WHAT YOU NEED TO DO -
The answer is the number of lines in the data that contain the word "accept"; give it alone.

(Excerpts from a dataset)
━━━━━━━━

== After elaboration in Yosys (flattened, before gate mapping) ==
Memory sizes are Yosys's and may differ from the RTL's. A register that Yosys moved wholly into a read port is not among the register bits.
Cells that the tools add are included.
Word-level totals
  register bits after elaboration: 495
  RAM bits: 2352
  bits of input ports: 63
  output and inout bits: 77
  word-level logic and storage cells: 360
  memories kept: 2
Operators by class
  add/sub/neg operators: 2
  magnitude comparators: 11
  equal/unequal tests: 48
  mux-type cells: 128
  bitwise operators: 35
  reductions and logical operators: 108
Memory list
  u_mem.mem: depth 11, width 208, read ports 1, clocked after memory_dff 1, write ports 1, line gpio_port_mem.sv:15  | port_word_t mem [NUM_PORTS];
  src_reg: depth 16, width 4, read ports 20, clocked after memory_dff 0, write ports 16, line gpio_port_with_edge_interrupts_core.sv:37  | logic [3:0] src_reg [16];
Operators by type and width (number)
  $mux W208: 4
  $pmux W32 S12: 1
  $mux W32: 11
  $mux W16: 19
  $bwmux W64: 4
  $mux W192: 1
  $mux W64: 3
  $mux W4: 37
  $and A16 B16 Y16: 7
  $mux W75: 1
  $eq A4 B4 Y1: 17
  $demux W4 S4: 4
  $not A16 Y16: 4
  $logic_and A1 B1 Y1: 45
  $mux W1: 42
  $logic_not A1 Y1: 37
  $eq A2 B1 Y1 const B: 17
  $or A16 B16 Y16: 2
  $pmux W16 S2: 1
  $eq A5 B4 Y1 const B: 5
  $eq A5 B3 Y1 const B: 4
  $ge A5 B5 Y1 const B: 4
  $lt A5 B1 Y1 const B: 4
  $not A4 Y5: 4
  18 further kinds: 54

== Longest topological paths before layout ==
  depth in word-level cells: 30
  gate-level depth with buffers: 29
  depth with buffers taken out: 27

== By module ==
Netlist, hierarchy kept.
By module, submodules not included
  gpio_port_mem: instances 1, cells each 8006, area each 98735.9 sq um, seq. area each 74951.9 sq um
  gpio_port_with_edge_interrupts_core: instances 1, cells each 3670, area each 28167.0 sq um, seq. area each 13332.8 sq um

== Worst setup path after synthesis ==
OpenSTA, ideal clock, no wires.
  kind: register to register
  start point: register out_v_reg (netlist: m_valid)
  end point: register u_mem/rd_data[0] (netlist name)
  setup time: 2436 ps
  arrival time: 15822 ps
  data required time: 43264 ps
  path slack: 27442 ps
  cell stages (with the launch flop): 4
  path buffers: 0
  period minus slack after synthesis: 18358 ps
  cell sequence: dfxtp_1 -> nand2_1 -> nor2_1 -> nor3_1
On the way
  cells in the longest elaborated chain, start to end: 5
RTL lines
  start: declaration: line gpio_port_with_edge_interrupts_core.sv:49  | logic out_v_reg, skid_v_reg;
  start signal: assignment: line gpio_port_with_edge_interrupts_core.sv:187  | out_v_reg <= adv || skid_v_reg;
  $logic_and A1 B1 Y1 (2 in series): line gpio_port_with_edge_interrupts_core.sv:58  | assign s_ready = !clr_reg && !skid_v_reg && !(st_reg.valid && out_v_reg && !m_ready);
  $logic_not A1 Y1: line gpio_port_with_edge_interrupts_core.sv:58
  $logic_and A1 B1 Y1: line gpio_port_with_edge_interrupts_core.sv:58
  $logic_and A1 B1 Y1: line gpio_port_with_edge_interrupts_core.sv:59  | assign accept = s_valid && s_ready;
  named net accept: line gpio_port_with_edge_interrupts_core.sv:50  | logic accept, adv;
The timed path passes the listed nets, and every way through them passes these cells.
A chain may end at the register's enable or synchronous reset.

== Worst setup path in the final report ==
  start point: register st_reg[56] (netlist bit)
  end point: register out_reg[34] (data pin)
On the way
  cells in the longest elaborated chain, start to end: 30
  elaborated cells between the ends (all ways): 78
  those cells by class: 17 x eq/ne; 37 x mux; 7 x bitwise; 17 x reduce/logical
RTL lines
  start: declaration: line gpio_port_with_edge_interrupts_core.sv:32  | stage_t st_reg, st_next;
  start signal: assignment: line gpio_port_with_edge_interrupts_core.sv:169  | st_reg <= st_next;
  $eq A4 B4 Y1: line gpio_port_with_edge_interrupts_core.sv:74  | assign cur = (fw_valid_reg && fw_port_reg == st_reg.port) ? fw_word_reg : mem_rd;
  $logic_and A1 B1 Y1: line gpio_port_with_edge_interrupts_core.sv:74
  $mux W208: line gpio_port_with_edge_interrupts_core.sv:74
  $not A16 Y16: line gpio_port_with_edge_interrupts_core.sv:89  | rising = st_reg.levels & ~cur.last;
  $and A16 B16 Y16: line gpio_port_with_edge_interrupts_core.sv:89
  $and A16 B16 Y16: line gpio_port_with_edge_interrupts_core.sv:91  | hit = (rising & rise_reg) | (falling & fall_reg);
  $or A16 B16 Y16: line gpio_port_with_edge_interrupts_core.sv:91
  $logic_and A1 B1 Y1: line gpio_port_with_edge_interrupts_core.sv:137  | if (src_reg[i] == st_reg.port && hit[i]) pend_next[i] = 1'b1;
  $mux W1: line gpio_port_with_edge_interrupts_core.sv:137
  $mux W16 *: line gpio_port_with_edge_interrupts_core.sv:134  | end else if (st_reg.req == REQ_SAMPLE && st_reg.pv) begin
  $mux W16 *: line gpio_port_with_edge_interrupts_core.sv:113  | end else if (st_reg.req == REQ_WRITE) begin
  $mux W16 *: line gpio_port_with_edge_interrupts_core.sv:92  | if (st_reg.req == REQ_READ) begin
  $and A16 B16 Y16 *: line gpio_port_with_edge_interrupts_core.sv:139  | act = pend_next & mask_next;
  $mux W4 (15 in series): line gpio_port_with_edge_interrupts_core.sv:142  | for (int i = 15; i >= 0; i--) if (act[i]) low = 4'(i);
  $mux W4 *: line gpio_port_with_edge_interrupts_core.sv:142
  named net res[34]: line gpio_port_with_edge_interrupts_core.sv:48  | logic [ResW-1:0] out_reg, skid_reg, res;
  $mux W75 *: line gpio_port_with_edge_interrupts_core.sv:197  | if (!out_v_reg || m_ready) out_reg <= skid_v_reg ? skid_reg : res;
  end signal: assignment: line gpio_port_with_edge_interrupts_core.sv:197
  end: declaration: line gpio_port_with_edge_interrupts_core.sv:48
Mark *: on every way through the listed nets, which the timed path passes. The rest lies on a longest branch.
$ cat config.mk
export PLATFORM = sky130hd
export DESIGN_NAME = rate_limited_event_queue_top
export DESIGN_NICKNAME = d
export VERILOG_FILES = /design/src/sv/rleq_pkg.sv /design/src/sv/rleq_ram.sv /design/src/sv/rleq_ring.sv /design/src/sv/rleq_timers.sv /design/src/sv/rate_limited_event_queue_top.sv
export SDC_FILE = /design/constraint.sdc
export NUM_CORES = 2
export LEC_CHECK = 0
export BUFFER_PORTS_ARGS = -buffer_cell sky130_fd_sc_hd__clkbuf_2
export CORE_MARGIN = 3
export CORE_UTILIZATION = 45
export DETAILED_ROUTE_END_ITERATION = 16
export PLACE_DENSITY = 0.61
export SYNTH_ARGS = -nofsm -noshare
export SYNTH_HDL_FRONTEND = slang
export SYNTH_HIERARCHICAL = 1
export SYNTH_SLANG_ARGS = --single-unit
$ cat constraint.sdc
create_clock -name clk_i -period 8.56 [get_ports clk_i]
set_input_delay 1.712 -clock clk_i [delete_from_list [all_inputs] [get_ports clk_i]]
set_output_delay 1.712 -clock clk_i [all_outputs]
set_load 0.02 [all_outputs]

━━━━━━━━

ANSWER TO THIS EXERCISE -
2